You take a bunch of places. Make some loose assumptions about them. You assume where “details” in the places are and may be.
Based on the similarities between the places, you come up with the most important “colors” (“materials”) these places may be made of.
You come up with rules that tell you how to assign the colors to the places. Or how to modify the colors so that they fit the places.
The colors you came up with have an order:
The farther you go in a spectrum, the more details dissolve. First you have distinct groups of details that create volume. Then you have “flat”/stretched groups of details. Then you have “cloud-like” groups of details.
But those colors are not assigned to the places immediately. We’ve ordered abstract concepts, but haven’t ordered the specific places. Here’re some of the rules that allow you to assign the colors to the places:
When you evaluate a place, the smaller-scale structures matter more. For example, if the the smaller-scale structure has a clear shape and the larger-scale structure doesn’t have a clear shape, the former structure matters more in defining the place.
The opposite is true for “negative places”: the larger scale structures contribute more. I often split my spectrum into a “positive” part and a “negative” part. They are a little bit like positive and negative numbers.
You can call those “normalization principles”. But we need more.
The principle of explosion/vanishing
Two places with different enough detail patterns can’t have the same color. Because a color is the detail pattern.
One of the two places have to get a bigger or a smaller (by a magnitude) color.
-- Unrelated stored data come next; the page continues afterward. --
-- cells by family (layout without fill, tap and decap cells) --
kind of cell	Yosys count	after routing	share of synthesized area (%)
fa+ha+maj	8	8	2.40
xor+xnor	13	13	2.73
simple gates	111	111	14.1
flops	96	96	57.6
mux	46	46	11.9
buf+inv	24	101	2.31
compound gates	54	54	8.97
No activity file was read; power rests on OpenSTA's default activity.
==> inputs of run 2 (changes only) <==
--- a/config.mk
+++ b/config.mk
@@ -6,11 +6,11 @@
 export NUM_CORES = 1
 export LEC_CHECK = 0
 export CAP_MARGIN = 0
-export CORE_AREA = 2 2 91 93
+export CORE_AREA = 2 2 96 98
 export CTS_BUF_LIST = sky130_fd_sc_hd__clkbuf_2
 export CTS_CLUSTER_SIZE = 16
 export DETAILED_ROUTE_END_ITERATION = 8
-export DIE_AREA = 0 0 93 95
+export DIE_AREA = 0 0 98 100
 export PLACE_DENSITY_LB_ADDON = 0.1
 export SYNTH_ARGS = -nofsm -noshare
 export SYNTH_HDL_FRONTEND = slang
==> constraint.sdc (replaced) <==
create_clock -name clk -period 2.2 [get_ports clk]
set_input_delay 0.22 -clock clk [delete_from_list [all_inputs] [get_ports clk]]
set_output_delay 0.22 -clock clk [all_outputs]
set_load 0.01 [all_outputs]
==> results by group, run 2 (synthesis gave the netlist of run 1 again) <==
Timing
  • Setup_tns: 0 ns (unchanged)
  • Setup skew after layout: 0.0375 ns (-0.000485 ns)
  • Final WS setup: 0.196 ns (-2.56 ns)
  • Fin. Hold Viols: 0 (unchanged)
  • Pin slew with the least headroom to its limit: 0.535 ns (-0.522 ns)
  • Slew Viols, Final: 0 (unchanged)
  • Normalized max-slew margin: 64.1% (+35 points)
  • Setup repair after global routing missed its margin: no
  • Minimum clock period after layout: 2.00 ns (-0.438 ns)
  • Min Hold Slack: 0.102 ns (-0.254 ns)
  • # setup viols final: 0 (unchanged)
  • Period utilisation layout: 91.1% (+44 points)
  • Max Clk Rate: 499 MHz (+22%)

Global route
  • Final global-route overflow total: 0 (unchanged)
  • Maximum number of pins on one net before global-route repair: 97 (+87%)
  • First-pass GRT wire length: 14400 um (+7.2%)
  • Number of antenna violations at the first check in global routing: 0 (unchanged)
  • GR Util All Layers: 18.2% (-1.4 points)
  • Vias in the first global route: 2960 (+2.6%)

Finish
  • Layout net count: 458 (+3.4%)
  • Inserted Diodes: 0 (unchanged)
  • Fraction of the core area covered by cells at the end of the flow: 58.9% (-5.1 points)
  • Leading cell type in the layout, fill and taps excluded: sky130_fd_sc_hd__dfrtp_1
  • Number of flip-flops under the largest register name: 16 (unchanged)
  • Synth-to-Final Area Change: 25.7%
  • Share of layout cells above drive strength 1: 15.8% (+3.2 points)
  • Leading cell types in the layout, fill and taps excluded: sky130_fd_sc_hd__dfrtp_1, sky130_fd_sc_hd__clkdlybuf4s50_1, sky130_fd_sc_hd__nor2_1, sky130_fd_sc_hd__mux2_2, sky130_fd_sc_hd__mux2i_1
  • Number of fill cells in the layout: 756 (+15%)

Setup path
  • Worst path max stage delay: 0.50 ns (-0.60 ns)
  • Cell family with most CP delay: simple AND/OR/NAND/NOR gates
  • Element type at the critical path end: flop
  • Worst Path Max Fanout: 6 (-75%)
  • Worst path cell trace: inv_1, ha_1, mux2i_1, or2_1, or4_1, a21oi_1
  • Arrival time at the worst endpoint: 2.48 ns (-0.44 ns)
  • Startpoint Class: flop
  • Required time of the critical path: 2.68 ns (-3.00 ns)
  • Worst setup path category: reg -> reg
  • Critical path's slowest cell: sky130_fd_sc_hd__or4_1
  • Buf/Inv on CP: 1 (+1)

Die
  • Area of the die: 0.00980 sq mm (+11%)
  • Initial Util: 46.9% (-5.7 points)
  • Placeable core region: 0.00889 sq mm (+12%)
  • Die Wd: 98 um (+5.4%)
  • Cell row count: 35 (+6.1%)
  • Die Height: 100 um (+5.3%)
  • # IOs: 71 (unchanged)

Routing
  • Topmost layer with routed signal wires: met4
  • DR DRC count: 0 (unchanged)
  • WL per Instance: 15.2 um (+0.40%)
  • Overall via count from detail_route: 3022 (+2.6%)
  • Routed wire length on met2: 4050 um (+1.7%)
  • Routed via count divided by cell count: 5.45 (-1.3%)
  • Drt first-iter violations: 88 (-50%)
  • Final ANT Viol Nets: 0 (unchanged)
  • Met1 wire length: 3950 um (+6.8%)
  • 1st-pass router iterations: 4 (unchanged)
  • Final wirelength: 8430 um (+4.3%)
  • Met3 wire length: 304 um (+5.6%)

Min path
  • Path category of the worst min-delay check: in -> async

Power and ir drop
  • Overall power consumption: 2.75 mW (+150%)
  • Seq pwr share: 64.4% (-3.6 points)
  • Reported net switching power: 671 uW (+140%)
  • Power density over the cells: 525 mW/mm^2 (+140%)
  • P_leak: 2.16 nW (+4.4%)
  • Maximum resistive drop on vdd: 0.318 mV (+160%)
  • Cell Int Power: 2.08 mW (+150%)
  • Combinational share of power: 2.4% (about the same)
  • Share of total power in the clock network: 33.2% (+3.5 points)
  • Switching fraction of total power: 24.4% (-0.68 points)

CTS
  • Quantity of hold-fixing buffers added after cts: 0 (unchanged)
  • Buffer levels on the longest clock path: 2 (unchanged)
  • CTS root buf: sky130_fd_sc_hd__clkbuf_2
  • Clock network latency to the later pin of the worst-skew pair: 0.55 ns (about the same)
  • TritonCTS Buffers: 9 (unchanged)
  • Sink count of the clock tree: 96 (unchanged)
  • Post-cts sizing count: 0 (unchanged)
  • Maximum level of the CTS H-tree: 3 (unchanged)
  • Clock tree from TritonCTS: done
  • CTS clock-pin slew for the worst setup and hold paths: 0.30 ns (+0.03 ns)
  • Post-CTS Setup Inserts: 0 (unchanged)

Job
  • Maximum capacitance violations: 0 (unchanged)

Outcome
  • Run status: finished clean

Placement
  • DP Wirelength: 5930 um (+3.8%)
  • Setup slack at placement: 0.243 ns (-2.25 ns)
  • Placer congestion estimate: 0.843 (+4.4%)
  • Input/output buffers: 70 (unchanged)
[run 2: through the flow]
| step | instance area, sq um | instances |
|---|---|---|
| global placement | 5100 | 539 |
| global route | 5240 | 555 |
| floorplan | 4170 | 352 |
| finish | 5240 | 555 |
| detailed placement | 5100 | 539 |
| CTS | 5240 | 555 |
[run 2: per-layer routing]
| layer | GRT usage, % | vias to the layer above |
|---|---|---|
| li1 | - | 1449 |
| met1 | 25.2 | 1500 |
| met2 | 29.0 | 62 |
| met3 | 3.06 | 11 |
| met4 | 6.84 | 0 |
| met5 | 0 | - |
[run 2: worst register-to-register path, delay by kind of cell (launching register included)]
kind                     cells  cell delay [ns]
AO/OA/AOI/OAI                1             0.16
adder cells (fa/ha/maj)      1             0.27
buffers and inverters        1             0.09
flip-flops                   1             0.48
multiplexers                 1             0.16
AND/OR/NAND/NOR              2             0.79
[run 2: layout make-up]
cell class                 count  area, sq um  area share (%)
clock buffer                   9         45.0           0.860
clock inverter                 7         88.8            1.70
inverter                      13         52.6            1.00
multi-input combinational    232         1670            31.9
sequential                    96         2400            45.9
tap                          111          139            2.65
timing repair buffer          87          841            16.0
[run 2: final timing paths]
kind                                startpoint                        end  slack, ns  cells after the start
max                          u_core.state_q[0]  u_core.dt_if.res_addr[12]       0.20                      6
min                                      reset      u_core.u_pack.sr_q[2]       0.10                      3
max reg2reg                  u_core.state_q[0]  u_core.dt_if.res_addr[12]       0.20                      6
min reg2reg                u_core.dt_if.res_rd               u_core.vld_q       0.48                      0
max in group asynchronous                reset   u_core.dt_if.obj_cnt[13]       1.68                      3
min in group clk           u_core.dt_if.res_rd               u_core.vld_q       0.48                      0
But this may lead to an “explosion” (the place becomes unbelievably big/too distant from all the other places) or to a “vanishing” (the place becomes unbelievably microscopic/too distant).
This is bad because you can’t allow so much uncertainty about the places’ positions. It’s also bad because it completely violates all of your initial assumptions about the places. You can’t allow infinite uncertainty.
When you have a very small amount of places in a spectrum, they have a lot of room to move around. You’re unsure about their positions. But when you have more places, due to the domino effect you may start getting “explosions” and “vanishings”. They will allow you to rule out wrong positions, wrong rankings.
Overlay (superposition)
We also need a principle that would help us to sort places with the “same” color.
I feel it goes something like this:
Take places with the same color. Let’s say this color is “groups of details that create volume”.
If the places have no secondary important colors mixed in:
Overlay (superimpose) those places over each other.
Ask: if I take a random piece of a volume, what’s the probability that this piece is from the place X? Sort the places by such probabilities.
If the places do have some secondary important colors mixed in:
Overlay (superimpose) those places over each other.
Ask: how hard is it to get from the place’s main color to the place’s secondary color? (Maybe mix and redistribute the secondary colors of the places.) Sort places by that.
For example, let’s say the secondary color is “groups of details that create a surface that covers the entire place” (the main one is “groups of details that create volume”). Then you ask: how hard is it to get from the volume to that surface?
Note: I feel it might be related to Homeostatic Property Clusters. I learned the concept from a Philosophy Tube video. It reminded me of “family resemblance” popularized by Ludwig Wittgenstein.
Note 2: https://imgur.com/a/F5Vq8tN. Some examples I’m going to write about later.
Thought: places by themselves are incomparable. They can be compared only inside of a spectrum.
3 cats (a slight tangent/bonus)
Imagine a simple drawing of a cat. And a simple cat sculpture. And a real cat. Do they feel different?
If “yes”, then you experience a difference between various qualia. You feel some meta knowledge about qualia. You feel qualia “between” qualia.
You look at the same thing in different contexts. And so you look at 3 versions of it through 3 different lenses. If you looked at everything through the same lens, you would recognize only a single object.
If you understand what I’m talking about here, then you understand what I’m trying to describe about “colors”. Colors are different lenses, different contexts.